The Uses of Dorzolamide

Dorzolamide is an intermediate in synthesizing N-Acetyl Dorzolamide (A173640), a useful synthetic compound.

The Uses of Dorzolamide

Carbonic anhydrase inhibitor.

Background

Dorzolamide is a non-bacteriostatic sulfonamide derivative and topical carbonic anhydrase (CA) inhibitor that treats elevated intraocular pressure (IOP) associated with open-angle glaucoma and ocular hypertension. It works by blocking an enzyme in the ciliary process that regulates ion balance and fluid pressure in the eyes. Unlike oral CA inhibitors, dorzolamide has negligible effects of acid-base or electrolyte disturbances and other systemic adverse effects. First marketed in 1995, dorzolamide is available in ophthalmic solutions as monotherapy marketed as Trusopt or in combination with timolol as Cosopt PF.

Indications

Dorzolamide is indicated for the management of elevated intraocular pressure in patients with ocular hypertension or open-angle glaucoma. It can also be used in combination with timolol for the same indication in patients who are insufficiently responsive to ophthalmic beta-blockers.
Its pre-operative use was also investigated to prevent elevated intraocular pressure after neodynium yttrium aluminum garnet laser posterior capsulotomy.

Definition

ChEBI: 5,6-Dihydro-4H-thieno[2,3-b]thiopyran-2-sulfonamide 7,7-dioxide in which hydrogens at the 4 and 6 positions are substituted by ethylamino and methyl groups, respectively (4S, trans-configuration . A carbonic anhydrase inhibitor, it is used as the hydrochloride in ophthalmic solutions to lower increased intraocular pressure in the treatment of open-angle glaucoma and ocular hypertension.

brand name

Trusopt (Merck).

Pharmacokinetics

Dorzolamide is a carbonic anhydrase inhibitor that reduces elevated intraocular pressure in open-angle glaucoma or ocular hypertension.

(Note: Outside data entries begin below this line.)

[config.mk]
export PLATFORM = sky130hd
export DESIGN_NAME = hazard_controller_flat
export DESIGN_NICKNAME = d
export VERILOG_FILES = /design/src/rtl/hazard_if.sv /design/src/rtl/hazard_controller.sv /design/src/flat_wrapper.sv
export SDC_FILE = /design/constraint.sdc
export NUM_CORES = 1
export LEC_CHECK = 0
export BUFFER_PORTS_ARGS = -buffer_cell sky130_fd_sc_hd__clkbuf_2
export CAP_MARGIN = 20
export CORE_MARGIN = 10
export CORE_UTILIZATION = 45
export CTS_CLUSTER_DIAMETER = 120
export DETAILED_ROUTE_END_ITERATION = 6
export PLACE_DENSITY = 0.69
export SLEW_MARGIN = 0
export SYNTH_ARGS = -nofsm -noshare
export SYNTH_HDL_FRONTEND = slang
export SYNTH_SLANG_ARGS = --single-unit
[constraint.sdc]
create_clock -name clk -period 5.55 [get_ports clk]
set_clock_uncertainty 0.1 [all_clocks]
set_input_delay 0.2775 -clock clk [delete_from_list [all_inputs] [get_ports clk]]
set_output_delay 0.2775 -clock clk [all_outputs]
set_load 0.005 [all_outputs]
[src/rtl/hazard_if.sv]
// Hazard-control bundle: ID/EX/MEM status toward the controller, barrier
// enables/flushes and perf counters back. master = pipeline side, slave = controller.
interface hazard_if #(
  parameter int CNT_W = 32
);
  logic [4:0]       id_rs1_idx;
  logic [4:0]       id_rs2_idx;
  logic             id_uses_rs1;
  logic             id_uses_rs2;
  logic             ex_mem_read;
  logic [4:0]       ex_rd_idx;
  logic             ex_branch_taken;
  logic             mem_req;
  logic             mem_ready;
  logic             pc_write;
  logic             if_id_write;
  logic             id_ex_write;
  logic             ex_mem_write;
  logic             if_id_flush;
  logic             id_ex_flush;
  logic             mem_timeout;
  logic [CNT_W-1:0] stall_cycles;
  logic [CNT_W-1:0] flush_count;

  modport master (
    output id_rs1_idx, id_rs2_idx, id_uses_rs1, id_uses_rs2, ex_mem_read,
           ex_rd_idx, ex_branch_taken, mem_req, mem_ready,
    input  pc_write, if_id_write, id_ex_write, ex_mem_write, if_id_flush,
           id_ex_flush, mem_timeout, stall_cycles, flush_count
  );

  modport slave (
    input  id_rs1_idx, id_rs2_idx, id_uses_rs1, id_uses_rs2, ex_mem_read,
           ex_rd_idx, ex_branch_taken, mem_req, mem_ready,
    output pc_write, if_id_write, id_ex_write, ex_mem_write, if_id_flush,
           id_ex_flush, mem_timeout, stall_cycles, flush_count
  );
endinterface

[src/rtl/hazard_controller.sv]
// Pipeline hazard controller: load-use bubbles, branch squash, memory-wait
// freeze with timeout watchdog, post-reset purge, and stall/flush counters.
module hazard_controller #(
  parameter int INIT_CYCLES = 2,
  parameter int TIMEOUT     = 64,
  parameter int CNT_W       = 32
) (
  input  logic     clk,
  input  logic     rst,
  hazard_if.slave  bus
);
  localparam int IW = $clog2(INIT_CYCLES + 1);
  localparam int WW = $clog2(TIMEOUT + 1);

  typedef enum logic [1:0] {S_INIT, S_RUN, S_MEMWAIT, S_ERROR} state_t;

  state_t           r_state, w_next;
  logic [IW-1:0]    r_init_cnt;
  logic [WW-1:0]    r_wait_cnt, w_wait_nxt;
  logic             r_timeout, w_timeout_set;
  logic [CNT_W-1:0] r_stall_cnt, r_flush_cnt;

  logic w_load_use, w_mem_stall, w_run_rules, w_branch_fire, w_stall_cnt_en;
  logic w_pc_write, w_if_id_write, w_id_ex_write, w_ex_mem_write;
  logic w_if_id_flush, w_id_ex_flush;

  assign w_mem_stall = bus.mem_req && !bus.mem_ready;
  assign w_load_use  = bus.ex_mem_read && (bus.ex_rd_idx != 5'd0) &&
                       ((bus.id_uses_rs1 && (bus.id_rs1_idx == bus.ex_rd_idx)) ||
                        (bus.id_uses_rs2 && (bus.id_rs2_idx == bus.ex_rd_idx)));

  always_comb begin
    w_next         = r_state;
    w_wait_nxt     = r_wait_cnt;
    w_timeout_set  = 1'b0;
    w_run_rules    = 1'b0;
    w_branch_fire  = 1'b0;
    w_pc_write     = 1'b0;
    w_if_id_write  = 1'b0;
    w_id_ex_write  = 1'b0;
    w_ex_mem_write = 1'b0;
    w_if_id_flush  = 1'b0;
    w_id_ex_flush  = 1'b0;

    case (r_state)
      S_INIT: begin
        // Clock the cleared control fields through barriers with no data reset.
        w_id_ex_write  = 1'b1;
        w_ex_mem_write = 1'b1;
        w_if_id_flush  = 1'b1;
        w_id_ex_flush  = 1'b1;
        if (r_init_cnt == IW'(INIT_CYCLES - 1)) w_next = S_RUN;
      end
      S_RUN: begin
        if (w_mem_stall) begin
          w_next     = S_MEMWAIT;
          w_wait_nxt = WW'(1);
        end else begin
          w_run_rules = 1'b1;
        end
      end
      S_MEMWAIT: begin
        // mem_req is not looked at here: the frozen MEM stage still holds it.
        if (!bus.mem_ready) begin
          w_wait_nxt = r_wait_cnt + 1'b1;
          if (r_wait_cnt == WW'(TIMEOUT - 1)) begin
            w_next        = S_ERROR;
            w_timeout_set = 1'b1;
          end
        end else begin
          w_run_rules = 1'b1;
          w_next      = S_RUN;
        end
      end
      default: ;
    endcase

    if (w_run_rules) begin
      w_pc_write     = 1'b1;
      w_if_id_write  = 1'b1;
      w_id_ex_write  = 1'b1;
      w_ex_mem_write = 1'b1;
      if (bus.ex_branch_taken) begin
        // Branch wins over load-use: the dependent instruction is squashed anyway.
        w_branch_fire = 1'b1;
        w_if_id_flush = 1'b1;
        w_id_ex_flush = 1'b1;
      end else if (w_load_use) begin
        w_pc_write    = 1'b0;
        w_if_id_write = 1'b0;
        w_id_ex_flush = 1'b1;
      end
    end
  end

  assign w_stall_cnt_en = ((r_state == S_RUN) || (r_state == S_MEMWAIT)) && !w_pc_write;

  always_ff @(posedge clk) begin
    if (rst) begin
      r_state     <= S_INIT;
      r_init_cnt  <= '0;
      r_wait_cnt  <= '0;
      r_timeout   <= 1'b0;
      r_stall_cnt <= '0;
      r_flush_cnt <= '0;
    end else begin
      r_state    <= w_next;
      r_wait_cnt <= w_wait_nxt;
      if (r_state == S_INIT) r_init_cnt  <= r_init_cnt + 1'b1;
      if (w_timeout_set)     r_timeout   <= 1'b1;
      if (w_stall_cnt_en)    r_stall_cnt <= r_stall_cnt + 1'b1;
      if (w_branch_fire)     r_flush_cnt <= r_flush_cnt + 1'b1;
    end
  end

  assign bus.pc_write     = w_pc_write;
  assign bus.if_id_write  = w_if_id_write;
  assign bus.id_ex_write  = w_id_ex_write;
  assign bus.ex_mem_write = w_ex_mem_write;
  assign bus.if_id_flush  = w_if_id_flush;
  assign bus.id_ex_flush  = w_id_ex_flush;
  assign bus.mem_timeout  = r_timeout;
  assign bus.stall_cycles = r_stall_cnt;
  assign bus.flush_count  = r_flush_cnt;
endmodule
[src/flat_wrapper.sv]
// flat-port wrapper written by rule: the top's interface ports become plain ports
module hazard_controller_flat 
#(
  parameter int INIT_CYCLES = 2,
  parameter int TIMEOUT     = 64,
  parameter int CNT_W       = 32
)
  (clk, rst, bus_id_rs1_idx, bus_id_rs2_idx, bus_id_uses_rs1, bus_id_uses_rs2, bus_ex_mem_read, bus_ex_rd_idx, bus_ex_branch_taken, bus_mem_req, bus_mem_ready, bus_pc_write, bus_if_id_write, bus_id_ex_write, bus_ex_mem_write, bus_if_id_flush, bus_id_ex_flush, bus_mem_timeout, bus_stall_cycles, bus_flush_count);
  hazard_if #(.CNT_W(CNT_W)) bus_i ();
  input  logic clk;
  input  logic rst;
  input wire logic [$bits(bus_i.id_rs1_idx)-1:0] bus_id_rs1_idx;
  input wire logic [$bits(bus_i.id_rs2_idx)-1:0] bus_id_rs2_idx;
  input wire logic [$bits(bus_i.id_uses_rs1)-1:0] bus_id_uses_rs1;
  input wire logic [$bits(bus_i.id_uses_rs2)-1:0] bus_id_uses_rs2;
  input wire logic [$bits(bus_i.ex_mem_read)-1:0] bus_ex_mem_read;
  input wire logic [$bits(bus_i.ex_rd_idx)-1:0] bus_ex_rd_idx;
  input wire logic [$bits(bus_i.ex_branch_taken)-1:0] bus_ex_branch_taken;
  input wire logic [$bits(bus_i.mem_req)-1:0] bus_mem_req;
  input wire logic [$bits(bus_i.mem_ready)-1:0] bus_mem_ready;
  output wire logic [$bits(bus_i.pc_write)-1:0] bus_pc_write;
  output wire logic [$bits(bus_i.if_id_write)-1:0] bus_if_id_write;
  output wire logic [$bits(bus_i.id_ex_write)-1:0] bus_id_ex_write;
  output wire logic [$bits(bus_i.ex_mem_write)-1:0] bus_ex_mem_write;
  output wire logic [$bits(bus_i.if_id_flush)-1:0] bus_if_id_flush;
  output wire logic [$bits(bus_i.id_ex_flush)-1:0] bus_id_ex_flush;
  output wire logic [$bits(bus_i.mem_timeout)-1:0] bus_mem_timeout;
  output wire logic [$bits(bus_i.stall_cycles)-1:0] bus_stall_cycles;
  output wire logic [$bits(bus_i.flush_count)-1:0] bus_flush_count;
  assign bus_i.id_rs1_idx = bus_id_rs1_idx;
  assign bus_i.id_rs2_idx = bus_id_rs2_idx;
  assign bus_i.id_uses_rs1 = bus_id_uses_rs1;
  assign bus_i.id_uses_rs2 = bus_id_uses_rs2;
  assign bus_i.ex_mem_read = bus_ex_mem_read;
  assign bus_i.ex_rd_idx = bus_ex_rd_idx;
  assign bus_i.ex_branch_taken = bus_ex_branch_taken;
  assign bus_i.mem_req = bus_mem_req;
  assign bus_i.mem_ready = bus_mem_ready;
  assign bus_pc_write = bus_i.pc_write;
  assign bus_if_id_write = bus_i.if_id_write;
  assign bus_id_ex_write = bus_i.id_ex_write;
  assign bus_ex_mem_write = bus_i.ex_mem_write;
  assign bus_if_id_flush = bus_i.if_id_flush;
  assign bus_id_ex_flush = bus_i.id_ex_flush;
  assign bus_mem_timeout = bus_i.mem_timeout;
  assign bus_stall_cycles = bus_i.stall_cycles;
  assign bus_flush_count = bus_i.flush_count;
  hazard_controller #(.INIT_CYCLES(INIT_CYCLES), .TIMEOUT(TIMEOUT), .CNT_W(CNT_W)) u_core (.clk(clk), .rst(rst), .bus(bus_i));
endmodule
# Yosys cells after proc, flatten, opt, wreduce, memory -nomap -nowiden
# Cells that the tools add are included.
# word_totals
reg_bits	76
latch_bits	0
ramBits	0
mem_bits_ro	0
input_bits	23
output_inout_bits	71
word_cells	62
n_memories	0
# classes
n_addsub	4
mul	0
div	0
n_lt_le_gt_ge	0
n_eq_ne	10
n_shift	0
muxes	26
n_bitwise	0
n_reduce_logical	16
# op_table
op	count
$add 32x1->32 const B	2
$mux 1	17
$mux 7	2
$pmux 7 s2	1
$eq 5x5->1	2
$mux 2	4
$add 7x1->7 const B	1
$eq 7x6->1 const B	1
$logic_and 1x1->1	6
$pmux 2 s3	1
$reduce_bool 5->1	1
$eq 2x1->1 const B	2
$ne 2x1->1 const B	2
$reduce_and 4->1	1
$ne 3x2->1 const B	1
$reduce_and 3->1	1
$reduce_bool 3->1	1
$add 2x1->2 const B	1
$eq 2x2->1 const B	1
$logic_not 1->1	2
$logic_not 2->1	1
$logic_or 1x1->1	2
$ne 2x2->1 const B	1
$pmux 1 s2	1
$reduce_bool 2->1	1

# Longest topological paths before layout
# Gate-level depths: netlist of run 1.
# logic_depth
depth_word	9
mapped_depth	10
depth_no_buf	8

# Least setup slack after synthesis of run 1
# No wires, ideal clock.
# synth_timing
path_type	reg-to-reg
startpoint	register u_core.r_state[0]
endpoint	register u_core.r_stall_cnt[27] (netlist: u_core.bus.stall_cycles[27])
setup_time_ns	0.121
arrival_ns	2.075
required_ns	5.329
setup_slack_ns	3.254
stages_incl_launch_ff	11
path_buffers	2
synth_period_minus_slack_ns	2.296
cell_sequence	dfxtp_1 > inv_1 > ha_1 > nand3_1 > or2_0 > buf_2 > a211oi_1 > a21oi_2 > buf_4 > nor3b_1 > mux2_4
# synth_via
elab_chain_len	5
elab_cells_between_ends	7
classes_between	eq/ne: 2; mux: 2; reduce/logical: 3
# synth_rtl
element	line_no	source
from (decl)	hazard_controller.sv:17	state_t r_state, w_next;
from (signal assigned)	hazard_controller.sv:107	r_state <= w_next;
$eq 2x2->1 or $eq 2x1->1 (tied branches)	hazard_controller.sv:45, hazard_controller.sv:96	
$pmux 1 s2	hazard_controller.sv:45	case (r_state)
$mux 1	hazard_controller.sv:78	if (w_run_rules) begin
$logic_not 1->1	hazard_controller.sv:96	assign w_stall_cnt_en = ((r_state == S_RUN) || (r_state == S_MEMWAIT)) && !w_pc_write;
$logic_and 1x1->1 *	hazard_controller.sv:96	
to (signal assigned)	hazard_controller.sv:111	if (w_stall_cnt_en) r_stall_cnt <= r_stall_cnt + 1'b1;
to (decl)	hazard_controller.sv:21	logic [CNT_W-1:0] r_stall_cnt, r_flush_cnt;
# Every way passes the cells marked *; elsewhere a longest branch is shown, timed or not.
# A chain may end at the register's enable or synchronous reset.

# Final worst setup path of run 1
# layout_timing
startpoint	register u_core.r_state[0]
endpoint	output bus_pc_write
# layout_via
elab_chain_len	3
elab_cells_between_ends	4
classes_between	eq/ne: 2; mux: 2
# layout_rtl
element	line_no	source
$eq 2x2->1 or $eq 2x1->1 (tied branches)	hazard_controller.sv:45	
$pmux 1 s2 *	hazard_controller.sv:45	
$mux 1 *	hazard_controller.sv:78	
to (decl)	flat_wrapper.sv:21	output wire logic [$bits(bus_i.pc_write)-1:0] bus_pc_write;
# Marks and branches as above.

==> results of run 1 <==
-- how the worst max path moves through the flow --
stage                                        endpoint  cells after the start  slack [ns]
after floorplan           u_core.bus.stall_cycles[27]                     10        3.25
final                                    bus_pc_write                      5        2.80
after CTS                                bus_pc_write                      5        2.77
after detailed placement  u_core.bus.stall_cycles[31]                      7        2.90
after global placement    u_core.bus.stall_cycles[31]                      7        2.97
after global routing                     bus_pc_write                      5        2.59
-- cell families after synthesis --
| kind of cell | Yosys count | synth area share, % |
|---|---|---|
| and+or+nand+nor | 220 | 30.79 |
| AOI/OAI and AO/OA | 77 | 12.04 |
| DFF | 76 | 38.84 |
| xor gates and xnor gates | 43 | 9.614 |
| buffers and inverters | 35 | 4.312 |
| adders and majority gates | 8 | 2.555 |
| muxes | 6 | 1.852 |
-- power by group --
| part | internal [µW] | switching, µW | total (µW) |
|---|---|---|---|
| Sequential | 564 | 17.2 | 582 |
| Combinational | 87.5 | 129 | 217 |
| Clock | 162 | 203 | 365 |
| Total | 814 | 349 | 1160 |
-- registers in the layout (all words and copies together), names as in the netlist --
| register | cells |
|---|---|
| u_core.bus.stall_cycles | 32 |
| u_core.r_state | 2 |
| u_core.r_init_cnt | 2 |
| u_core.r_wait_cnt | 7 |
| u_core.bus.mem_timeout | 1 |
| u_core.bus.flush_count | 32 |
-- per-layer routing --
metal / global-route usage [%] / wire (µm) / up-vias
met1: 17.44 / 4240 / 1704
met2: 25.42 / 4683 / 74
met3: 5.071 / 558 / 8
met4: 4.399 / 127 / 0
met5: 0 / 0 / -
li1: - / - / 1821
-- area by class of cell --
cell class,count,share of cell area (%)
Inverter,12,0.9863
Multi-Input combinational cell,354,48.77
Sequential cell,76,33.32
Timing Repair Buffer,94,10.36
Clock inverter,6,0.9041
Tap cell,105,2.877
Clock buffer,10,2.795
-- critical path, delay by kind of cell, from the launching register on --
kind                       cells  cell delay [ns]
buffers and inverters          2             0.32
and+or+nand+nor                1             0.18
adders and majority gates      1             0.48
DFF                            1             0.38
AOI/OAI and AO/OA              1             0.65
-- cell usage after synthesis, types with 11 or more instances --
master / number
nand3_1: 24
nand4_1: 17
nor2_1: 51
o21ai_0: 16
dfxtp_1: 76
xor2_1: 14
inv_1: 12
xnor2_1: 29
or3_1: 17
or4_1: 15
a21oi_1: 30
nand2_1: 35
clkbuf_1: 11
-- per-stage QoR --
| stage | cells | util [%] |
|---|---|---|
| 2_1_floorplan | 465 | - |
| 3_3_place_gp | 641 | 52.73 |
| 3_5_place_dp | 641 | 52.73 |
| 4_1_cts | 657 | 54.76 |
| 5_1_grt | 657 | 54.76 |
| 6_report | 657 | 54.76 |
==> flow_summary.json, run 1 <==
{
  "status": "finished, final reports clean",
  "fin_crit_sh_pct": 49.52,
  "syn-num-nets": 496,
  "fin_nets": 578,
  "start_util_pct": 46.97,
  "grt_pass1_vias": 3499,
  "irDropWorstVdd_v": 0.0001639,
  "r2r-end": "u_core.bus.stall_cycles[27]",
  "hold_path_class": "in -> reg",
  "grt_usage_pct": 14.98,
  "final_cell_mix": "clkbuf_2, dfxtp_1, nor2_1",
  "mostFrequentLayoutCell": "clkbuf_2",
  "setup_viol": 0,
  "cts_resized": 0,
  "path_class": "reg -> out",
  "hold_end": "u_core.bus.flush_count[1]",
  "synth_cell_type_count": 48,
  "grt_max_degree": 80,
  "gr-total-overflow": 0,
  "drtPass1Iterations": 4,
  "dp_hpwl_um": 7239,
  "min_from": "bus_ex_branch_taken",
  "multi_input_area_um2": 2227,
  "clock-root-buffer": "clkbuf_8",
  "synth_edf_count": 0,
  "vias": 3607,
  "power.total_uw": 1163,
  "drt_iter0_markers": 158,
  "netlist_area_um2": 3918,
  "fin_tns_setup_ns": 0,
  "yosys_warnings": 0,
  "finalCriticalPeriod_ns": 2.748,
  "hold_violations": 0,
  "coreArea_um2": 8341,
  "seq_area_um2": 1521,
  "end_kind": "primary output",
  "drv_cap": 0,
  "routabilityCongestion": 0.7865,
  "max_freq_ghz": 0.3639,
  "grt_first_pass_wirelength_um": 16490,
  "cts_buffers": 9,
  "htree_levels": 3,
  "r2r_start": "u_core.r_state[0]",
  "final_antenna_net_count": 0,
  "fp.dieArea_um2": 12840,
  "synth_top_area_share_pct": 38.84,
  "cp_slowest_cell": "a21oi_4",
  "worstSetupStartpointType": "flip-flop",
  "worst_pin_slew_ns": 0.8031,
  "p_leak_uw": 0.001746,
  "syn_inst": 465,
  "cp_cell_sequence": "inv_1, ha_1, nand2_1, a21oi_4, clkbuf_2",
  "worst_slack_ns": 2.802,
  "hold_slack_ns": 0.2135,
  "hold_buffers": 0,
  "post_cts_buffers": 0,
  "cp-startpoint": "u_core.r_state[0]",
  "synth_area_per_cell_um2": 8.425,
  "clk_pin_slew_worst_paths_ns": 0.08,
  "slew-limit-headroom_pct": 46.34,
  "cp.arrival_ns": 2.37,
  "yosys_most_used_dff": "dfxtp_1",
  "diodes": 0,
  "cts_tree": "yes",
  "cpPeakStageDelay_ns": 0.65,
  "clock_path_buffers": 2,
  "die_x_um": 113.3,
  "dp_slack_ns": 2.900,
  "io_buffers": 93,
  "routed_wl_um": 9609,
  "placed_cell_area_um2": 4398,
  "fp.dieH_um": 113.3,
  "hold_depth": 3,
  "r2r_cells": 8,
  "synth-seq-cells": 76,
  "clkLatencyLatePin_ns": 0.34,
  "antenna_found_initial": 0,
  "power.density_nw_per_um2": 254.7,
  "seq_area_frac_synth_pct": 38.84,
  "async_flop_share_pct": 0,
  "fillers": 819,
  "drive_gt1_share_pct": 22.64,
  "worst-path-max-fanout": 37,
  "drc": 0,
  "rsz0062_at_grt": "no",
  "maxSlewViolCount": 0,
  "final_area_um2": 4567,
  "pin_count": 94,
  "cp.required_ns": 5.17,
  "vias_per_cell": 5.490,
  "cts_sinks": 76,
  "area_growth_pct": 16.58,
  "r2r_setup_slack_ns": 2.90,
  "wl_per_cell_um": 14.63,
  "rows": 33,
  "synthTopCellsByArea": "dfxtp_1, xnor2_1, nor2_1, a21oi_1, nand2_1",
  "synth_area_leader_cell": "dfxtp_1"
}
(Power assumes the default switching activity.)
==> inputs of run 2 (changes only) <==
ABC_AREA = 1   (was not set)
PLACE_DENSITY = 0.7   (was 0.69)
clock period = 2.4 ns   (was 5.55 ns; I/O delays follow)
==> flow_summary.json, run 2 <==
{
  "vias": 4899,
  "final_antenna_net_count": 0,
  "seq_area_frac_synth_pct": 33.32,
  "async_flop_share_pct": 0,
  "final_cell_mix": "nand2_1, nor2_1, clkbuf_2",
  "cts_tree": "yes",
  "synth_top_area_share_pct": 33.32,
  "coreArea_um2": 9819,
  "drtPass1Iterations": 5,
  "netlist_area_um2": 4567,
  "dp_hpwl_um": 9612,
  "post_cts_buffers": 0,
  "hold_path_class": "in -> reg",
  "grt_usage_pct": 17.22,
  "synth-seq-cells": 76,
  "hold_slack_ns": 0.09433,
  "yosys_warnings": 0,
  "hold_violations": 0,
  "status": "finished, final reports clean",
  "synth_area_leader_cell": "dfxtp_1",
  "clock_path_buffers": 2,
  "fp.dieArea_um2": 14580,
  "path_class": "reg -> out",
  "placed_cell_area_um2": 5150,
  "grt_pass1_vias": 4660,
  "fin_nets": 848,
  "drt_iter0_markers": 315,
  "maxSlewViolCount": 0,
  "fp.dieH_um": 120.7,
  "routed_wl_um": 12580,
  "io_buffers": 93,
  "power.density_nw_per_um2": 688.0,
  "wl_per_cell_um": 13.17,
  "end_kind": "primary output",
  "worst_pin_slew_ns": 0.4895,
  "worst-path-max-fanout": 22,
  "cp.arrival_ns": 2.05,
  "cp_slowest_cell": "dfxtp_1",
  "cts_sinks": 76,
  "routabilityCongestion": 0.9171,
  "max_freq_ghz": 0.4414,
  "crit_path_frequent_cell": "inv_1",
  "mostFrequentLayoutCell": "nand2_1",
  "cp.required_ns": 2.18,
  "syn_inst": 725,
  "worst_slack_ns": 0.1342,
  "rows": 36,
  "drc": 0,
  "synth_cell_type_count": 36,
  "clock-root-buffer": "clkbuf_8",
  "finalCriticalPeriod_ns": 2.266,
  "clkLatencyLatePin_ns": 0.36,
  "pin_count": 94,
  "dp_slack_ns": 0.3138,
  "diodes": 0,
  "fin_crit_sh_pct": 94.41,
  "worstSetupStartpointType": "flip-flop",
  "drive_gt1_share_pct": 19.34,
  "cpPeakStageDelay_ns": 0.37,
  "die_x_um": 120.7,
  "vias_per_cell": 5.130,
  "synth_area_per_cell_um2": 6.299,
  "hold_buffers": 0,
  "p_leak_uw": 0.002278,
  "fillers": 999,
  "setup_viol": 0,
  "grt_max_degree": 40,
  "gr-total-overflow": 0,
  "drv_cap": 0,
  "antenna_found_initial": 0,
  "clk_pin_slew_worst_paths_ns": 0.08,
  "rsz0062_at_grt": "no",
  "grt_first_pass_wirelength_um": 21310,
  "htree_levels": 3,
  "power.total_uw": 3707,
  "irDropWorstVdd_v": 0.0004509,
  "synth_most_common_cell": "nand2_1",
  "final_area_um2": 5389,
  "cp_cell_sequence": "inv_1, ha_1, inv_2, a21oi_4, nand2_4, buf_12, inv_1, clkbuf_2",
  "syn-num-nets": 756,
  "slew-limit-headroom_pct": 67.37,
  "fin_tns_setup_ns": 0,
  "synth_common_cells": "nand2_1, nor2_1, dfxtp_1",
  "start_util_pct": 46.51,
  "synthTopCellsByArea": "dfxtp_1, nand2_1, nor2_1, nand3_1, inv_1",
  "area_growth_pct": 18.00,
  "synth_edf_count": 0,
  "yosys_most_used_dff": "dfxtp_1",
  "cts_buffers": 9
}
==> run 2: final timing paths <==
path | startpoint | endpoint | slack, ns | cells past startpoint
worst max-delay path | u_core.r_state[0] | bus_pc_write | 0.13 | 8
worst min-delay path | bus_ex_branch_taken | u_core.bus.flush_count[21] | 0.09 | 4
worst max register to register | u_core.r_state[0] | u_core.r_wait_cnt[6] | 0.31 | 8
worst min register to register | u_core.r_wait_cnt[6] | u_core.r_wait_cnt[6] | 0.36 | 1
==> run 2: worst max-delay path: cells and delay by family (launching register included) <==
family | cells | cell delay, ns
fa+ha+maj | 1 | 0.32
compound gates | 1 | 0.19
simple gates | 1 | 0.20
flops | 1 | 0.37
buf+inv | 5 | 0.61
==> run 2: timing repair <==
item	CTS	global route
pin swaps	0	0
resized for setup	1	1
cloned	0	1
setup endpoints to repair	2	2
==> run 2: area by class of cell <==
type	instances	area (µm²)	area share [%]
clock inverter	5	50.05	0.9287
timing repair buffer	100	548.0	10.17
clock buffer	11	151.4	2.809
inverter	80	300.3	5.572
sequential	76	1521	28.23
multi-input combinational	550	2651	49.20
tap	133	166.4	3.088
==> run 2: kinds of logic after synthesis <==
logic type / after synthesis / synth area share (%)
xor gates and xnor gates: 15 / 2.877
buffers and inverters: 99 / 8.904
and+or+nand+nor: 439 / 41.89
adders and majority gates: 8 / 2.192
DFF: 76 / 33.32
AOI/OAI and AO/OA: 88 / 10.82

When used in combination with topic beta-adrenergic antagonists, dorzolamide has an additive effect of lowering intraocular pressure. The peak ocular hypotensive effect of dorzolamide is observed at about 2 hours following ophthalmic administration.

Metabolism

Dorzolamide is slowly metabolised to N-desethyldorzolamide, which has a less potent pharmacological activity on CA-II and some inhibitory effect on CA-I. Like the parent drug, N-desethyldorzolamide is also stored in RBCs, where it binds to CA-I. The findings of an in vitro study using liver microsomes from Sprague-Dawley rats suggest the involvement of CYP2B1, CYP2E1, and CYP3A2 in the metabolism of dorzolamide in rat liver.